Process scheduling must be very strictly enforced.

15. Reader 1 is blocked on canRead because writeLock is true.
Writer 1:
void endWrite(){
writeLock = false;
if(queue(canRead)
csignal(canRead);
else
if (queue(canWrite))
csignal(canWrite); }
Reader 1:
void beginRead(){
if(writeLock || queue(canWrite)){
cwait(canRead); }
readers++;
signal(canRead);
Writer 2:
void beginWrite(){
if(readers > 0 ||
writeLock){
cwait(canWrite); }
writeLock = true;
Reader 1 is blocked on canRead because writeLock is true.
Writer 1 signals canRead.
Reader 1 is un-blocked and is ready, but is not immediately scheduled.
Writer 2 is scheduled – sets writeLock to true and is ready to write - IS WRITING when timed out.
Reader 1 gets scheduled to run – Will increment “readers”, signals to any waiting readers and then PROCEED TO READ.

16. Lampson and Redell suggested a modification
cnotify() instead of csignal() - Process will notify the first process waiting on “c”. But, the process waiting need not be scheduled immediately and the notifying process need not quit or block.
However, the code must change, such that any process that has to continue will check the condition again.
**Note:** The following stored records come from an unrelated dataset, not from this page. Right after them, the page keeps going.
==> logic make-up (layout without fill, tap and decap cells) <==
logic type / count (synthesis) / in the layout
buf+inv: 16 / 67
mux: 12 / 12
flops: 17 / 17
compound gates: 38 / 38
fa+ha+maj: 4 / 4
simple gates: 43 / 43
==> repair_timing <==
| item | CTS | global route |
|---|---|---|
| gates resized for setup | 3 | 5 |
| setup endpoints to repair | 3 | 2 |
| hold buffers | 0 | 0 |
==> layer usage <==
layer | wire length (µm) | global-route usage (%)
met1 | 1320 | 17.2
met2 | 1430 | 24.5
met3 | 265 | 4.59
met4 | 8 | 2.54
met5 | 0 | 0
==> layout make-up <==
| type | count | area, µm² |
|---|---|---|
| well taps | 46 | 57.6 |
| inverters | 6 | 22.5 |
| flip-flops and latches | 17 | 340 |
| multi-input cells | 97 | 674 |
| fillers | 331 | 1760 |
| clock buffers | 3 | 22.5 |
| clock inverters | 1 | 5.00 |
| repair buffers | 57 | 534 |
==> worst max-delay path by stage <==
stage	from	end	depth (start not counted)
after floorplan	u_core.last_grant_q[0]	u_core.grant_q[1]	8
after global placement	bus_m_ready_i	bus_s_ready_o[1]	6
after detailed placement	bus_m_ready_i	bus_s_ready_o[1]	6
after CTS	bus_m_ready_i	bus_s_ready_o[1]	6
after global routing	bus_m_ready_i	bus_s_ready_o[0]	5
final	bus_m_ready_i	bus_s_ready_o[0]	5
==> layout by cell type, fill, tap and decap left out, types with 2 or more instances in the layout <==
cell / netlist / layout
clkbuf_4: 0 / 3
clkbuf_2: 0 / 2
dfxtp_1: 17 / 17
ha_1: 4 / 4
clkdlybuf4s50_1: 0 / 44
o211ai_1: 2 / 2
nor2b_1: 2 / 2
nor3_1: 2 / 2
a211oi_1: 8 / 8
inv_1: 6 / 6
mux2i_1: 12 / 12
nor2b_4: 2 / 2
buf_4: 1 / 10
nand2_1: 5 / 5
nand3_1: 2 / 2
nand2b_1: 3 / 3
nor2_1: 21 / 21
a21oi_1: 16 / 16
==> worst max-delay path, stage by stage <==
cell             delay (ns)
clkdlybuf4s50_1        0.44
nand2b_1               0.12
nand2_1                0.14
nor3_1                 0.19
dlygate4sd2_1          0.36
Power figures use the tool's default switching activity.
[src/rtl/vga_timing.sv]
// VGA timing generator: 25 MHz pixel strobe from the 100 MHz clk, h/v counters, registered syncs.
// Optional frame strobe f_tick is built only when VGA_FRAME_TICK_EN is defined.
module vga_timing #(
   parameter int unsigned H_DISPLAY = 640,
   parameter int unsigned H_FRONT   = 16,
   parameter int unsigned H_SYNC    = 96,
   parameter int unsigned H_BACK    = 48,
   parameter int unsigned V_DISPLAY = 480,
   parameter int unsigned V_FRONT   = 10,
   parameter int unsigned V_SYNC    = 2,
   parameter int unsigned V_BACK    = 33
) (
   input  logic       clk,
   input  logic       reset,
   output logic       p_tick,
   output logic [9:0] x,
   output logic [9:0] y,
   output logic       video_on,
   output logic       hsync,
   output logic       vsync
`ifdef VGA_FRAME_TICK_EN
   ,output logic      f_tick
`endif
);

   localparam int unsigned H_TOTAL = H_DISPLAY + H_FRONT + H_SYNC + H_BACK;
   localparam int unsigned V_TOTAL = V_DISPLAY + V_FRONT + V_SYNC + V_BACK;

   localparam logic [9:0] H_LAST   = 10'(H_TOTAL - 1);
   localparam logic [9:0] V_LAST   = 10'(V_TOTAL - 1);
   localparam logic [9:0] H_VIS    = 10'(H_DISPLAY);
   localparam logic [9:0] V_VIS    = 10'(V_DISPLAY);
   localparam logic [9:0] HS_START = 10'(H_DISPLAY + H_FRONT);
   localparam logic [9:0] HS_END   = 10'(H_DISPLAY + H_FRONT + H_SYNC - 1);
   localparam logic [9:0] VS_START = 10'(V_DISPLAY + V_FRONT);
   localparam logic [9:0] VS_END   = 10'(V_DISPLAY + V_FRONT + V_SYNC - 1);

   logic [1:0] div_q, div_d;
   logic [9:0] x_q, x_d;
   logic [9:0] y_q, y_d;
   logic       hsync_q, hsync_d;
   logic       vsync_q, vsync_d;

   assign p_tick = (div_q == 2'd3);

   // Syncs are decoded from the next counts so they register on the same edge as x/y.
   always_comb begin
      div_d = div_q + 2'd1;
      x_d   = x_q;
      y_d   = y_q;
      if (p_tick) begin
         if (x_q == H_LAST) begin
            x_d = '0;
            y_d = (y_q == V_LAST) ? '0 : y_q + 10'd1;
         end else begin
            x_d = x_q + 10'd1;
         end
      end
      hsync_d = !((x_d >= HS_START) && (x_d <= HS_END));
      vsync_d = !((y_d >= VS_START) && (y_d <= VS_END));
   end

   always_ff @(posedge clk or negedge reset) begin
      if (!reset) begin
         div_q   <= '0;
         x_q     <= '0;
         y_q     <= '0;
         hsync_q <= 1'b1;
         vsync_q <= 1'b1;
      end else begin
         div_q   <= div_d;
         x_q     <= x_d;
         y_q     <= y_d;
         hsync_q <= hsync_d;
         vsync_q <= vsync_d;
      end
   end

   assign x        = x_q;
   assign y        = y_q;
   assign hsync    = hsync_q;
   assign vsync    = vsync_q;
   assign video_on = (x_q < H_VIS) && (y_q < V_VIS);

`ifdef VGA_FRAME_TICK_EN
   assign f_tick = p_tick && (x_q == H_VIS - 10'd1) && (y_q == V_VIS - 10'd1);
`endif

endmodule
==> config.mk <==
export PLATFORM = sky130hd
export DESIGN_NAME = alu_issue_ctrl
export DESIGN_NICKNAME = d
export VERILOG_FILES = /design/src/rtl/alu_issue_ctrl.sv
export SDC_FILE = /design/constraint.sdc
export NUM_CORES = 1
export LEC_CHECK = 0
export CORE_ASPECT_RATIO = 0.8
export CORE_UTILIZATION = 40
export CTS_CLUSTER_DIAMETER = 60
export DETAILED_ROUTE_END_ITERATION = 16
export PLACE_DENSITY = 0.76
export SYNTH_ARGS = -nofsm -noshare
export SYNTH_HDL_FRONTEND = slang
export SYNTH_SLANG_ARGS = --single-unit
export TNS_END_PERCENT = 100
==> constraint.sdc <==
create_clock -name clock -period 10.98 [get_ports clock]
set_clock_uncertainty 0.05 [all_clocks]
set_input_delay 2.745 -clock clock [delete_from_list [all_inputs] [get_ports clock]]
set_output_delay 2.745 -clock clock [all_outputs]
set_load 0.01 [all_outputs]
==> src/rtl/alu_issue_ctrl.sv <==
// Decode/issue controller for the combinational ALU: accept, regfile read, execute, writeback.
// Optional perf counters are built when ALU_ISSUE_PERF_EN is defined.
module alu_issue_ctrl #(
  parameter logic [4:0]  RSTATUS_REG = 5'd30,
  parameter int unsigned IMM_W       = 17
) (
  input  logic        clock,
  input  logic        reset,
  input  logic        in_valid,
  output logic        in_ready,
  input  logic [31:0] in_insn,
  output logic [4:0]  rf_rs_addr,
  output logic [4:0]  rf_rt_addr,
  input  logic [31:0] rf_rs_data,
  input  logic [31:0] rf_rt_data,
  output logic [31:0] alu_opA,
  output logic [31:0] alu_opB,
  output logic [4:0]  alu_opcode,
  output logic [4:0]  alu_shamt,
  input  logic [31:0] alu_result,
  input  logic        alu_ovf,
  output logic        wb_valid,
  input  logic        wb_ready,
  output logic [4:0]  wb_rd,
  output logic [31:0] wb_data,
  output logic        illegal
`ifdef ALU_ISSUE_PERF_EN
  ,
  output logic [31:0] perf_retired,
  output logic [15:0] perf_ovf
`endif
);

  typedef enum logic [1:0] {IDLE, READ, EXEC, WB} state_t;

  state_t      state, state_nx;
  logic [31:0] insn_q;
  logic [1:0]  ovf_code_q;
  logic [1:0]  ovf_code;
  logic [4:0]  op, aluop, rd;
  logic        is_r, is_addi, legal, ovf_hit, rd_nz;
  logic [31:0] imm_ext;

  assign op      = insn_q[31:27];
  assign rd      = insn_q[26:22];
  assign aluop   = insn_q[6:2];
  assign is_r    = (op == 5'b00000) && (aluop <= 5'd5);
  assign is_addi = (op == 5'b00101);
  assign legal   = is_r || is_addi;
  assign rd_nz   = (rd != 5'd0);
  assign imm_ext = {{(32 - IMM_W){insn_q[IMM_W-1]}}, insn_q[IMM_W-1:0]};

  // Overflow tag: 1 add, 2 addi, 3 sub; 0 means the op never reports overflow.
  always_comb begin
    ovf_code = 2'd0;
    if (is_addi)
      ovf_code = 2'd2;
    else if (is_r && aluop == 5'd0)
      ovf_code = 2'd1;
    else if (is_r && aluop == 5'd1)
      ovf_code = 2'd3;
  end

  assign ovf_hit = alu_ovf && (ovf_code_q != 2'd0);

  // Addresses come straight from the incoming word on the accept cycle so the
  // registered regfile read lands in READ; afterwards they hold the latched word.
  assign rf_rs_addr = (state == IDLE && in_valid) ? in_insn[21:17] : insn_q[21:17];
  assign rf_rt_addr = (state == IDLE && in_valid) ? in_insn[16:12] : insn_q[16:12];

  assign in_ready = (state == IDLE);
  assign wb_valid = (state == WB);
  assign illegal  = (state == READ) && !legal;

  always_comb begin
    state_nx = state;
    case (state)
      IDLE: if (in_valid) state_nx = READ;
      READ: state_nx = legal ? EXEC : IDLE;
      EXEC: state_nx = (ovf_hit || rd_nz) ? WB : IDLE;
      WB:   if (wb_ready) state_nx = IDLE;
      default: state_nx = IDLE;
    endcase
  end

  always_ff @(posedge clock or posedge reset) begin
    if (reset) begin
      state      <= IDLE;
      insn_q     <= '0;
      alu_opA    <= '0;
      alu_opB    <= '0;
      alu_opcode <= '0;
      alu_shamt  <= '0;
      ovf_code_q <= '0;
      wb_rd      <= '0;
      wb_data    <= '0;
    end else begin
      state <= state_nx;
      case (state)
        IDLE: if (in_valid) insn_q <= in_insn;
        READ: if (legal) begin
          alu_opA    <= rf_rs_data;
          alu_opB    <= is_addi ? imm_ext : rf_rt_data;
          alu_opcode <= is_addi ? 5'd0 : aluop;
          alu_shamt  <= is_addi ? 5'd0 : insn_q[11:7];
          ovf_code_q <= ovf_code;
        end
        EXEC: begin
          if (ovf_hit) begin
            wb_rd   <= RSTATUS_REG;
            wb_data <= {30'd0, ovf_code_q};
          end else if (rd_nz) begin
            wb_rd   <= rd;
            wb_data <= alu_result;
          end
        end
        default: ;
      endcase
    end
  end

`ifdef ALU_ISSUE_PERF_EN
  logic wb_ovf_q;

  always_ff @(posedge clock or posedge reset) begin
    if (reset) begin
      perf_retired <= '0;
      perf_ovf     <= '0;
      wb_ovf_q     <= 1'b0;
    end else begin
      if (state == EXEC)
        wb_ovf_q <= ovf_hit;
      if ((state == WB && wb_ready) || (state == EXEC && !ovf_hit && !rd_nz))
        perf_retired <= perf_retired + 32'd1;
      if (state == WB && wb_ready && wb_ovf_q)
        perf_ovf <= perf_ovf + 16'd1;
    end
  end
`endif

endmodule

# After elaboration in Yosys (flattened, before gate mapping)
# Cells that the tools add are included.
# op_classes
n_addsub	0
mul	0
div_mod_pow	0
magnitude_cmp	1
eq_ne	7
n_shift	0
mux	17
n_bitwise	0
reduce_logical	19
# op_table
operator	count
32-bit 2-to-1 mux	3
5-bit 2-to-1 mux	6
2-bit 2-to-1 mux	7
5-bit zero test	2
2-bit case mux with 4 select lines	1
2-bit AND reduction	4
1-bit logical AND	6
5-bit by 1-bit equality test with 1-bit output, second input constant	1
5-bit by 3-bit equality test with 1-bit output, second input constant	1
5-bit by 3-bit <= comparator with 1-bit output, second input constant	1
5-bit nonzero test	1
2-bit equality test, second input constant	2
2-bit nonzero test	2
2-bit by 1-bit equality test with 1-bit output, second input constant	1
2-bit zero test	1
1-bit logical OR	2
2-bit by 1-bit != test with 1-bit output, second input constant	1
2-bit != test, second input constant	1
1-bit zero test	1
# word_totals
reg_bits	147
latchBits	0
mem_bits_rw	0
rom_bits	0
input_bits	133
out_inout_bits	124
wordCells	53
mem_count	0

# Logic depth before layout (Yosys ltp)
# Gate-level depths: netlist (run 1).
# logic_depth
word_depth	6
ltp_mapped	6
ltp_nobuf	4

# Worst setup path before layout (run 1)
# Ideal clock, no wire load.
# synth_path
kind	input to output
from	input in_valid
to	output rf_rs_addr[2]
arrival_time_ns	3.790
required_ns	8.185
setup_slack_ns	4.395
path_stages	4
n_path_buf	2
cell_sequence	and2_1 > clkbuf_1 > clkbuf_1 > mux2_2
# synth_between
elab_chain_len	2
# synth_lines
element	line	source
from (decl)	9	input logic in_valid,
1-bit logical AND	68	assign rf_rs_addr = (state == IDLE && in_valid) ? in_insn[21:17] : insn_q[21:17];
5-bit 2-to-1 mux	68	
to (decl)	12	output logic [4:0] rf_rs_addr,
# No other way between the ends.

# Final worst setup path (run 1)
# layout_path
from	input in_valid
to	output rf_rt_addr[1]
# layout_between
elab_chain_len	2
# layout_lines
element	line	source
1-bit logical AND	69	assign rf_rt_addr = (state == IDLE && in_valid) ? in_insn[16:12] : insn_q[16:12];
5-bit 2-to-1 mux	69	
to (decl)	13	output logic [4:0] rf_rt_addr,
# No other way between the ends.

==> flow_summary.rst, run 1 <==
.. list-table::
   :header-rows: 1

   * - Metric
     - Value
   * - Sum of overflow across all layers after global routing
     - 0
   * - Launch point of the worst reg-to-reg path
     - insn_q[27]
   * - Number of flops mapped to enable cells by yosys
     - 0
   * - Gate count of the mapped netlist
     - 489
   * - Skew-Pair Late Insertion Delay
     - 410 ps
   * - Post-CTS setup buffer count
     - 0
   * - Clock transition at the register clock pins on the worst setup and hold paths after CTS
     - 60 ps
   * - Post-Synthesis Net Count
     - 622
   * - Num Clock Sinks
     - 147
   * - Kind of capture point of the worst setup path
     - output pin
   * - Setup WS post-layout
     - 3360 ps
   * - Dominant register cell in the synthesized netlist
     - sky130_fd_sc_hd__dfrtp_1
   * - Most area-hungry cell type in the Yosys netlist
     - sky130_fd_sc_hd__dfrtp_1
   * - Iteration count of the initial detailed-routing pass
     - 5
   * - Slowest stage cell on the critical path
     - sky130_fd_sc_hd__clkdlybuf4s50_1
   * - Via count of the first global-routing pass
     - 4,815
   * - Top achievable clock speed
     - 0.131 GHz
   * - Fin crit share
     - 69.4%
   * - Die Area
     - 15,600 um2
   * - Syn Std Cell Area
     - 6040 um2
   * - Post-route worst hold slack
     - 429 ps
   * - Largest cells by area after synthesis
     - sky130_fd_sc_hd__dfrtp_1 (61%), sky130_fd_sc_hd__mux2_2 (18%), sky130_fd_sc_hd__nand2_1 (5.1%)
   * - Total power per unit cell area
     - 260 nW/um2
   * - Initial antenna violation count
     - 0
   * - Number of CTS-inserted buffers
     - 17
   * - Number of synthesis warnings
     - 0
   * - Kind of path behind the tightest hold check
     - register to register
   * - Pin slew with the least headroom to its limit
     - 1190 ps
   * - Cell leakage power
     - 4.05 nW
   * - Count of final setup violators
     - 0
   * - Pin count of the biggest net entering global routing
     - 93
   * - First-pass GRT wire length
     - 24,700 um
   * - Average size of a mapped cell
     - 12.3 um2
   * - Seq cells post-synth
     - 147
   * - HPWL after detailed placement
     - 10,900 um
   * - Category of cells accounting for the largest share of critical-path delay
     - buffers and inverters
   * - Data arrival time of the critical path
     - 4830 ps
   * - Required time reported for the critical path endpoint
     - 8190 ps
   * - Multi-input gate area in the final layout
     - 2130 um2
   * - Remaining max-slew budget at the tightest pin
     - 20.5%
   * - Top-Level Pins
     - 257
   * - Critical Path Start
     - in_valid
   * - Post-cts repair resize count
     - 0
   * - Final critical-path required period
     - 7620 ps
   * - Detailed Route WL
     - 15,300 um
   * - Last weighted congestion value of the routability-driven placer
     - 0.756
   * - Cell breakdown of the critical path
     - clkdlybuf4s50_1, and2_1, buf_4, mux2_2, clkdlybuf4s50_1
   * - Highest fanout seen on the critical path
     - 29
   * - Maximum level of the CTS H-tree
     - 4
   * - Post-synthesis async set-or-reset flop share
     - 100%
   * - Ratio of routed vias to standard cells
     - 4.86
   * - Number of nets in the final layout
     - 872
   * - Proportion of layout cells with a drive suffix above 1
     - 18.0%
   * - Core footprint
     - 14,500 um2
   * - Yosys top cell area share
     - 60.9%
   * - Final Hold Violating Endpoints
     - 0
   * - Sequential area share after synthesis
     - 60.9%
   * - Total via count after detailed routing
     - 4,545
   * - Clock Tree Buf Depth
     - 2
   * - Setup CP Type
     - input port to output pin
   * - Total of hold buffers inserted after clock tree synthesis
     - 0
   * - Critical path's most frequent cell
     - sky130_fd_sc_hd__clkdlybuf4s50_1
   * - Aggregate negative setup slack
     - 0 ps
   * - Average wire per standard cell
     - 16.4 um
   * - Number of filler instances in the final layout
     - 1,087
   * - Starting DRC count in detailed routing
     - 176
   * - Starting density of the core
     - 41.6%
   * - Worst reg2reg setup slack
     - 8100 ps
   * - TritonCTS clock tree
     - done
   * - Width of the die
     - 139 um
   * - Post-placement setup slack
     - 3340 ps
   * - Unrepaired setup endpoints after global routing
     - false
   * - Number of design rule violations left after detail routing
     - 0
   * - Clock Tree Root
     - sky130_fd_sc_hd__clkbuf_16
   * - Buf+Inv Stages, Crit Path
     - 3
   * - Post-layout utilization of the core
     - 63.9%
   * - Max incr delay on CP
     - 480 ps
   * - Cell Rows
     - 39
   * - Antenna cells
     - 0
   * - Maxcap violations
     - 0
   * - Final antenna-violating net count
     - 0
   * - Crit start category
     - input port
   * - Max VDD drop
     - 0.000154 V
   * - Synthesis-to-finish area growth
     - 53.5%
   * - Hold_sp
     - wb_data[31]
   * - Total routing resource utilization after global routing
     - 20.6%
   * - Die height
     - 112 um
   * - FF+latch area
     - 3680 um2
   * - Unique cell type count in the Yosys netlist
     - 32
   * - Run status
     - finished, final reports clean
   * - IO buf count
     - 256
   * - Count of final max-slew check failures
     - 0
17. Monitor procedures for the Reader(Lampson and Redell’s model)
void beginRead(){
while(writeLock || queue(canWrite)){
cwait(canRead); }
readers++;
cnotify(canRead);
void endRead(){
readers--;
if(readers == 0){
cnotify(canWrite); }

18. Monitor procedures for the Writers(Hoare’s model)
void beginWrite(){
while(readers > 0 || writeLock){
cwait(canWrite); }
writeLock = true;
void endWrite(){
writeLock = false;
if(queue(canRead)
cnotify(canRead);
else
if (queue(canWrite))
cnotify(canWrite); }

19. cbroadcast()
cbroadcast(c) – Wake all processes that are waiting on a condition.
For example, if n processes are waiting on space in memory.
If “j” bytes were available and now “k” more bytes become free.
The memory manager does not know which processes waiting can run with “k + j” bytes.
Using cbroadcast(), it can wake all the processes that are waiting and the process that can run with “k + j” bytes will run.

20. How do we prevent more than one process from being in the monitor at any given time?
Every method in the monitor becomes a critical section and any of the methods we have seen earlier can be used to ensure that while a process is in a CS, no other process can be allowed to enter any of the other functions.